Last week, the inaugural ISC Big Data conference was held in Heidelberg, Germany. The event was chaired by Sverre Jarp, chief technology officer of CERN openlab, and CERN was the focus of two case studies presented during the two-day conference. Frank Würthwein, from the University of California at San Diego, US, discussed how CERN handles big data today and looked forward to how the organization will have to adapt these processes to cope with increased peak data rates from the experiments on the Large Hadron Collider (LHC) after upgrade works are completed as part of the first long shutdown (LS1).
Until recently, the large CERN experiments, ATLAS and CMS, owned and controlled the computing infrastructure they operated on in the US, and accessed data only when it was locally available on the hardware they operated. However, Würthwein explains, with data-taking rates set to increase dramatically by the end of LS1 in 2015, the current operational model is no longer viable to satisfy peak processing needs. Instead, he argues, large-scale processing centers need to be created dynamically to cope with spikes in demand. To this end, Würthwein and colleagues carried out a successful proof-of-concept study, in which the Gordon Supercomputer at the San Diego Supercomputer Center was dynamically and seamlessly integrated into the CMS production system to process a 125-terabyte data set.
CERN’s Pierre Vande Vyvre also gave a presentation at the event in which he discussed the role of fast custom electronic devices in filtering out much of the data produced by scientific experiments such as those at CERN, so as to make the data more manageable. Currently, just 1% of data from collision events in the LHC is selected for analysis. “The big science workflows are mainly data reduction,” says Vyvre. “The archiving of raw data is not the de facto standard anymore.” He predicts that next-generation science experiments will reduce more and more the role of these custom devices and will instead entrust the processing of the complete data sets to standard computing algorithms. “One of the main problems faced by scientific experiments today is that lots of legacy software is in use that hasn’t been designed for the big data paradigm,” says Vyvre. “Tighter integration between data movement, scheduling and services is needed.”

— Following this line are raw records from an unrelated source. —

--- src/sv/gtg_pkg.sv ---
package gtg_pkg;

    localparam int ZW = 34;
    localparam int CFG_IDX_W = 3;

    localparam logic [CFG_IDX_W-1:0] REG_ROBOT_NUMBER   = 3'd0;
    localparam logic [CFG_IDX_W-1:0] REG_START_X        = 3'd1;
    localparam logic [CFG_IDX_W-1:0] REG_START_Y        = 3'd2;
    localparam logic [CFG_IDX_W-1:0] REG_LINK_CHECK     = 3'd3;
    localparam logic [CFG_IDX_W-1:0] REG_TIMEOUT        = 3'd4;
    localparam logic [CFG_IDX_W-1:0] REG_TICK_PERIOD    = 3'd5;

    localparam logic                 ACT_DIRECTIVE      = 1'b0;

    localparam int PI_Q13        = 25736;
    localparam int TWO_PI_Q13    = 51472;
    localparam int HALF_PI_Q13   = 12868;
    localparam logic signed [ZW-1:0] PI_Q30       = 34'sd3373259426;
    localparam logic signed [ZW-1:0] INV_GAIN_Q30 = 34'sd652032874;
    localparam int ARRIVE_SQ_MM  = 3600;
    localparam int NEAR_LIMIT_MM = 1024;
    localparam int ONE_Q14       = 16384;

    // floor(n / 1000) = (n * RECIP_1000) >> 36 for n < 2^26
    localparam logic [26:0] RECIP_1000 = 27'd68719477;
    // floor(n / 5) = (n * RECIP_5) >> 24 for n < 2^20
    localparam logic [26:0] RECIP_5    = 27'd3355444;

    localparam int SQ_IN_W  = 29;
    localparam int SQ_OUT_W = 15;

    typedef struct packed {
        logic start;
        logic rotate;
    } cordic_ctl_t;

    function automatic logic signed [ZW-1:0] atan_q30(input logic [4:0] idx);
        case (idx)
            5'd0:    return 34'sd843314857;
            5'd1:    return 34'sd497837829;
            5'd2:    return 34'sd263043837;
            5'd3:    return 34'sd133525159;
            5'd4:    return 34'sd67021687;
            5'd5:    return 34'sd33543516;
            5'd6:    return 34'sd16775851;
            5'd7:    return 34'sd8388437;
            5'd8:    return 34'sd4194283;
            5'd9:    return 34'sd2097149;
            5'd10:   return 34'sd1048576;
            5'd11:   return 34'sd524288;
            5'd12:   return 34'sd262144;
            5'd13:   return 34'sd131072;
            5'd14:   return 34'sd65536;
            5'd15:   return 34'sd32768;
            5'd16:   return 34'sd16384;
            5'd17:   return 34'sd8192;
            5'd18:   return 34'sd4096;
            5'd19:   return 34'sd2048;
            5'd20:   return 34'sd1024;
            5'd21:   return 34'sd512;
            5'd22:   return 34'sd256;
            5'd23:   return 34'sd128;
            default: return '0;
        endcase
    endfunction

endpackage

--- src/sv/gtg_cordic.sv ---
module gtg_cordic #(
    parameter int DW    = 33,
    parameter int STEPS = 16
) (
    input  logic                            clk,
    input  logic                            rst_n,
    input  gtg_pkg::cordic_ctl_t            ctl,
    input  logic signed [DW-1:0]            x_in,
    input  logic signed [DW-1:0]            y_in,
    input  logic signed [gtg_pkg::ZW-1:0]   z_in,
    output logic                            busy,
    output logic signed [DW-1:0]            x_out,
    output logic signed [gtg_pkg::ZW-1:0]   z_out
);

    localparam int NSTEP = (STEPS < 24) ? STEPS : 24;
    localparam int IW    = $clog2(NSTEP + 1);

    logic [IW-1:0]                  iter_reg;
    logic                           busy_reg;
    logic                           rotate_reg;
    logic signed [DW-1:0]           x_reg;
    logic signed [DW-1:0]           y_reg;
    logic signed [gtg_pkg::ZW-1:0]  z_reg;

    logic signed [DW-1:0]           xs;
    logic signed [DW-1:0]           ys;
    logic signed [gtg_pkg::ZW-1:0]  ang;
    logic                           dir_pos;

    always_comb
    begin
        xs      = x_reg >>> iter_reg;
        ys      = y_reg >>> iter_reg;
        ang     = gtg_pkg::atan_q30(5'(iter_reg));
        dir_pos = rotate_reg ? !z_reg[gtg_pkg::ZW-1] : !(y_reg > 0);
    end

    always_ff @(posedge clk or negedge rst_n)
    begin
        if (!rst_n)
        begin
            busy_reg <= 1'b0;
            iter_reg <= '0;
        end
        else if (ctl.start)
        begin
            busy_reg <= 1'b1;
            iter_reg <= '0;
        end
        else if (busy_reg)
        begin
            iter_reg <= iter_reg + 1'b1;
            if (iter_reg == IW'(NSTEP - 1))
            begin
                busy_reg <= 1'b0;
            end
        end
    end

    always_ff @(posedge clk)
    begin
        if (ctl.start)
        begin
            rotate_reg <= ctl.rotate;
            x_reg      <= x_in;
            y_reg      <= y_in;
            z_reg      <= z_in;
        end
        else if (busy_reg)
        begin
            if (dir_pos)
            begin
                x_reg <= x_reg - ys;
                y_reg <= y_reg + xs;
                z_reg <= z_reg - ang;
            end
            else
            begin
                x_reg <= x_reg + ys;
                y_reg <= y_reg - xs;
                z_reg <= z_reg + ang;
            end
        end
    end

    assign busy  = busy_reg;
    assign x_out = x_reg;
    assign z_out = z_reg;

endmodule

--- src/sv/gtg_isqrt.sv ---
module gtg_isqrt (
    input  logic                            clk,
    input  logic                            rst_n,
    input  logic                            start,
    input  logic [gtg_pkg::SQ_IN_W-1:0]     value,
    output logic                            busy,
    output logic [gtg_pkg::SQ_OUT_W-1:0]    root
);

    localparam int W = gtg_pkg::SQ_IN_W;

    logic [W-1:0] bit_reg;
    logic [W-1:0] v_reg;
    logic [W-1:0] r_reg;
    logic [W:0]   trial;

    assign trial = {1'b0, r_reg} + {1'b0, bit_reg};

    always_ff @(posedge clk or negedge rst_n)
    begin
        if (!rst_n)
        begin
            bit_reg <= '0;
        end
        else if (start)
        begin
            bit_reg <= W'(1) << (W - 1);
        end
        else
        begin
            bit_reg <= bit_reg >> 2;
        end
    end

    always_ff @(posedge clk)
    begin
        if (start)
        begin
            v_reg <= value;
            r_reg <= '0;
        end
        else if (bit_reg != '0)
        begin
            if ({1'b0, v_reg} >= trial)
            begin
                v_reg <= v_reg - trial[W-1:0];
                r_reg <= (r_reg >> 1) + bit_reg;
            end
            else
            begin
                r_reg <= r_reg >> 1;
            end
        end
    end

    assign busy = (bit_reg != '0);
    assign root = r_reg[gtg_pkg::SQ_OUT_W-1:0];

endmodule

During his presentation, Vyvre also took as an example the Square Kilometre Array (SKA) telescope, which aims to have a total data throughput from its detectors of 10-500 terabytes per second by 2020. Yet, the conference didn’t just focus on CERN, the SKA, or even scientific research in general. Big data use cases from a wide variety of industrial and business applications were also discussed, from modeling cars to improving postal services, and from optimizing marketing strategies to detecting online fraud. A prime example of work bringing together researchers from both science and industry is the the Helix Nebula initiative, which was presented at the event by Rupert Lück. The Third Helix Nebula General Assembly was also held in Heidelberg last week and Helix Nebula is now working towards production in 2014 (read more about the initiative in our recent article, 'View from above: a planet brimming with data’). "What made this conference rather unique was the blending of speakers from academia and science with speakers from large enterprises, such as Google, Paypal, British Telecom, Virgin Insights, and LexisNexis," says Jarp. "All speakers described how big data can be used to create value from today's tsunamis of big data."

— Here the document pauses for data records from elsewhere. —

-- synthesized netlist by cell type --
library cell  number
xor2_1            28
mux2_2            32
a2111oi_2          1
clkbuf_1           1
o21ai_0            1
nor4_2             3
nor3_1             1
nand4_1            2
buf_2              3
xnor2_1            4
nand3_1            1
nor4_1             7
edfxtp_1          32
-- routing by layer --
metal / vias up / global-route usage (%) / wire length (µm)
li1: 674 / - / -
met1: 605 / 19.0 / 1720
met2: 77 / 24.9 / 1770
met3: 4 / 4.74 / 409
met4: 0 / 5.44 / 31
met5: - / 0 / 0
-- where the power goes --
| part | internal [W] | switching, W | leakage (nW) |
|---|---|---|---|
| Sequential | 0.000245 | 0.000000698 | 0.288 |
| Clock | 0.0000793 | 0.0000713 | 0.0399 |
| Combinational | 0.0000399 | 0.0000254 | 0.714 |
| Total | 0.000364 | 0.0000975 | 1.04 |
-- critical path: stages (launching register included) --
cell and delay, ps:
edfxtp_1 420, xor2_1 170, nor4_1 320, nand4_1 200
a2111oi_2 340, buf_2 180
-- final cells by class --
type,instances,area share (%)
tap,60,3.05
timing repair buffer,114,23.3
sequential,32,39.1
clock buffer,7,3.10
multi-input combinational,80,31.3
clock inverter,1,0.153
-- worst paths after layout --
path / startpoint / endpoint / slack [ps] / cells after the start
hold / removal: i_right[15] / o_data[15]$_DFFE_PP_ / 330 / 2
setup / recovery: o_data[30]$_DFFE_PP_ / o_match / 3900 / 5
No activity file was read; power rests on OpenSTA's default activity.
[src/hdl/bounded_array_list_engine_macros.svh]
// ----------------------------------------------------------------------------
// bounded array list engine assertion macros
// shared concurrent assertion wrappers, compiled out when ASSERT_OFF is set
// ----------------------------------------------------------------------------
`ifndef BOUNDED_ARRAY_LIST_ENGINE_MACROS_SVH
`define BOUNDED_ARRAY_LIST_ENGINE_MACROS_SVH

`ifndef ASSERT_OFF

`define ALE_ASSERT(lbl, clk, rst_n, prop, msg) \
    lbl: assert property (@(posedge clk) disable iff (!rst_n) prop) else $error(msg);

`define ALE_ASSERT_NEVER(lbl, clk, rst_n, prop, msg) \
    lbl: assert property (@(posedge clk) disable iff (!rst_n) !(prop)) else $error(msg);

`else

`define ALE_ASSERT(lbl, clk, rst_n, prop, msg)

`define ALE_ASSERT_NEVER(lbl, clk, rst_n, prop, msg)

`endif

`endif

[src/hdl/ale_pkg.sv]
`timescale 1ns / 1ps
// ----------------------------------------------------------------------------
// ale_pkg
// shared types and constants of the bounded array list engine
// ----------------------------------------------------------------------------
package ale_pkg;

    localparam int DATA_W     = 32;
    localparam int OP_W       = 3;
    localparam int STATUS_W   = 2;
    localparam int SCAN_GROUP = 16;
    localparam int SG_W       = $clog2(SCAN_GROUP);

    typedef enum logic [OP_W-1:0] {
        OP_PUSH_BACK  = 3'd0,
        OP_POP_BACK   = 3'd1,
        OP_PUSH_FRONT = 3'd2,
        OP_POP_FRONT  = 3'd3,
        OP_INSERT     = 3'd4,
        OP_ERASE      = 3'd5,
        OP_FIND       = 3'd6
    } t_op;

    typedef enum logic [STATUS_W-1:0] {
        ST_OK    = 2'd0,
        ST_FULL  = 2'd1,
        ST_EMPTY = 2'd2,
        ST_RANGE = 2'd3
    } t_status;

    typedef enum logic {
        S_IDLE = 1'b0,
        S_SCAN = 1'b1
    } t_state;

    typedef struct packed {
        logic ins;
        logic del;
    } t_shift;

endpackage

[src/hdl/ale_if.sv]
`timescale 1ns / 1ps
// ----------------------------------------------------------------------------
// ale command and response interfaces
// valid/ready channels carrying list commands and their results
// ----------------------------------------------------------------------------
interface ale_cmd_if #(
    parameter int CNT_W = 7
) ();
    logic               valid;
    logic               ready;
    logic [2:0]         op;
    logic [CNT_W-1:0]   position;
    logic signed [31:0] value;

    modport source (output valid, op, position, value, input ready);
    modport sink   (input valid, op, position, value, output ready);
endinterface

interface ale_rsp_if #(
    parameter int IDX_W = 6,
    parameter int CNT_W = 7
) ();
    logic             valid;
    logic             ready;
    logic [1:0]       status;
    logic             found;
    logic [IDX_W-1:0] match_index;
    logic [CNT_W-1:0] count_after;

    modport source (output valid, status, found, match_index, count_after, input ready);
    modport sink   (input valid, status, found, match_index, count_after, output ready);
endinterface

[src/hdl/ale_ctrl.sv]
`timescale 1ns / 1ps
// ----------------------------------------------------------------------------
// ale_ctrl
// command decode, count, shift control, find scan and result register
// ----------------------------------------------------------------------------
`include "bounded_array_list_engine_macros.svh"

module ale_ctrl
    import ale_pkg::*;
#(
    parameter int CAPACITY = 64
) (
    input  logic                               i_clk,
    input  logic                               i_rst_n,
    ale_cmd_if.sink                            i_cmd,
    ale_rsp_if.source                          o_rsp,
    input  logic [CAPACITY-1:0]                i_match,
    output t_shift                             o_shift,
    output logic [$clog2(CAPACITY+1)-1:0]      o_pos,
    output logic [$clog2(CAPACITY+1)-1:0]      o_count
);

    localparam int CNT_W = $clog2(CAPACITY + 1);
    localparam int IDX_W = $clog2(CAPACITY);
    localparam int NGRP  = (CAPACITY + SCAN_GROUP - 1) / SCAN_GROUP;
    localparam int NPAD  = NGRP * SCAN_GROUP;
    localparam int GRP_W = (NGRP > 1) ? $clog2(NGRP) : 1;

    t_state              r_state, n_state;
    logic [CNT_W-1:0]    r_count, n_count;
    logic [NPAD-1:0]     r_match, n_match;
    logic [GRP_W-1:0]    r_grp, n_grp;
    logic                r_out_valid, n_out_valid;
    t_status             r_out_status, n_out_status;
    logic                r_out_found, n_out_found;
    logic [IDX_W-1:0]    r_out_idx, n_out_idx;
    logic [CNT_W-1:0]    r_out_count, n_out_count;

    logic                w_ready;
    logic                w_fire;
    t_op                 w_op;
    logic                w_full;
    logic                w_empty;
    t_status             w_status;
    logic [SCAN_GROUP-1:0] w_bits;
    logic [SG_W-1:0]     w_enc;
    logic                w_hit;
    logic                w_last;
    logic [GRP_W+SG_W-1:0] w_idx_full;

    assign w_op    = t_op'(i_cmd.op);
    assign w_fire  = i_cmd.valid && w_ready;
    assign w_full  = (r_count == CNT_W'(CAPACITY));
    assign w_empty = (r_count == '0);

    // group priority encoder
    assign w_bits = r_match[r_grp*SCAN_GROUP +: SCAN_GROUP];
    always_comb begin
        w_enc = '0;
        for (int k = SCAN_GROUP - 1; k >= 0; k--) begin
            if (w_bits[k]) begin
                w_enc = SG_W'(k);
            end
        end
    end
    assign w_hit      = |w_bits;
    assign w_last     = (r_grp == GRP_W'(NGRP - 1));
    assign w_idx_full = {r_grp, w_enc};

    // next state
    always_comb begin
        n_state = r_state;
        unique case (r_state)
            S_IDLE: begin
                if (w_fire && (w_op == OP_FIND)) begin
                    n_state = S_SCAN;
                end
            end
            S_SCAN: begin
                if (w_hit || w_last) begin
                    n_state = S_IDLE;
                end
            end
            default: n_state = S_IDLE;
        endcase
    end

    // state outputs
    always_comb begin
        w_ready = 1'b0;
        unique case (r_state)
            S_IDLE:  w_ready = !r_out_valid || o_rsp.ready;
            S_SCAN:  w_ready = 1'b0;
            default: w_ready = 1'b0;
        endcase
    end

    // datapath next values
    always_comb begin
        n_count      = r_count;
        n_match      = r_match;
        n_grp        = r_grp;
        n_out_valid  = r_out_valid && !o_rsp.ready;
        n_out_status = r_out_status;
        n_out_found  = r_out_found;
        n_out_idx    = r_out_idx;
        n_out_count  = r_out_count;
        o_shift      = '0;
        o_pos        = '0;
        w_status     = ST_OK;
        if (w_fire) begin
            unique case (w_op)
                OP_PUSH_BACK: begin
                    if (w_full) begin
                        w_status = ST_FULL;
                    end else begin
                        o_shift.ins = 1'b1;
                        o_pos       = r_count;
                        n_count     = r_count + CNT_W'(1);
                    end
                end
                OP_POP_BACK: begin
                    if (w_empty) begin
                        w_status = ST_EMPTY;
                    end else begin
                        n_count = r_count - CNT_W'(1);
                    end
                end
                OP_PUSH_FRONT: begin
                    if (w_full) begin
                        w_status = ST_FULL;
                    end else begin
                        o_shift.ins = 1'b1;
                        n_count     = r_count + CNT_W'(1);
                    end
                end
                OP_POP_FRONT: begin
                    if (w_empty) begin
                        w_status = ST_EMPTY;
                    end else begin
                        o_shift.del = 1'b1;
                        n_count     = r_count - CNT_W'(1);
                    end
                end
                OP_INSERT: begin
                    priority if (w_full) begin
                        w_status = ST_FULL;
                    end else if (i_cmd.position > r_count) begin
                        w_status = ST_RANGE;
                    end else begin
                        o_shift.ins = 1'b1;
                        o_pos       = i_cmd.position;
                        n_count     = r_count + CNT_W'(1);
                    end
                end
                OP_ERASE: begin
                    priority if (w_empty) begin
                        w_status = ST_EMPTY;
                    end else if (i_cmd.position >= r_count) begin
                        w_status = ST_RANGE;
                    end else begin
                        o_shift.del = 1'b1;
                        o_pos       = i_cmd.position;
                        n_count     = r_count - CNT_W'(1);
                    end
                end
                default: begin
                    w_status = ST_OK;
                end
            endcase
            if (w_op == OP_FIND) begin
                n_match = NPAD'(i_match);
                n_grp   = '0;
            end else begin
                n_out_valid  = 1'b1;
                n_out_status = w_status;
                n_out_found  = 1'b0;
                n_out_idx    = '0;
                n_out_count  = n_count;
            end
        end else if (r_state == S_SCAN) begin
            n_grp = r_grp + GRP_W'(1);
            if (w_hit || w_last) begin
                n_out_valid  = 1'b1;
                n_out_status = ST_OK;
                n_out_found  = w_hit;
                n_out_idx    = w_hit ? IDX_W'(w_idx_full) : '0;
                n_out_count  = r_count;
            end
        end
    end

    always_ff @(posedge i_clk) begin
        if (!i_rst_n) begin
            r_state     <= S_IDLE;
            r_count     <= '0;
            r_out_valid <= 1'b0;
        end else begin
            r_state     <= n_state;
            r_count     <= n_count;
            r_out_valid <= n_out_valid;
        end
    end

    always_ff @(posedge i_clk) begin
        r_match      <= n_match;
        r_grp        <= n_grp;
        r_out_status <= n_out_status;
        r_out_found  <= n_out_found;
        r_out_idx    <= n_out_idx;
        r_out_count  <= n_out_count;
    end

    assign i_cmd.ready       = w_ready;
    assign o_count           = r_count;
    assign o_rsp.valid       = r_out_valid;
    assign o_rsp.status      = r_out_status;
    assign o_rsp.found       = r_out_found;
    assign o_rsp.match_index = r_out_idx;
    assign o_rsp.count_after = r_out_count;

    `ALE_ASSERT(a_count_bound, i_clk, i_rst_n, r_count <= CNT_W'(CAPACITY), "count above capacity")
    `ALE_ASSERT(a_count_needs_item, i_clk, i_rst_n, (r_count != $past(r_count)) |-> $past(w_fire), "count moved without an item")
    `ALE_ASSERT_NEVER(a_scan_with_result, i_clk, i_rst_n, (r_state == S_SCAN) && r_out_valid, "result pending during find scan")
    `ALE_ASSERT(a_found_ok, i_clk, i_rst_n, (r_out_valid && r_out_found) |-> (r_out_status == ST_OK), "found with bad status")

endmodule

Another highlight of the conference was a keynote speech by Felix Wortmann, of the University of St. Gallen and the Bosch Internet of Things and Services Lab. He discussed the power of big data to drive disruptive innovations and, thus, have a lasting and wide-ranging impact. “Three years ago, big data was a topic for expert forums,” says Wortmann. “But the notion of big data has now significantly changed.” Jarp agrees: “Big data is serious: both software and hardware vendors are taking it seriously and are adapting their solutions accordingly. At CERN, we’re gearing up towards being able to capture terabytes of data per second, but when it comes to ‘the internet of things’, this sort of rate could perhaps become commonplace.”
- Andrew Purcell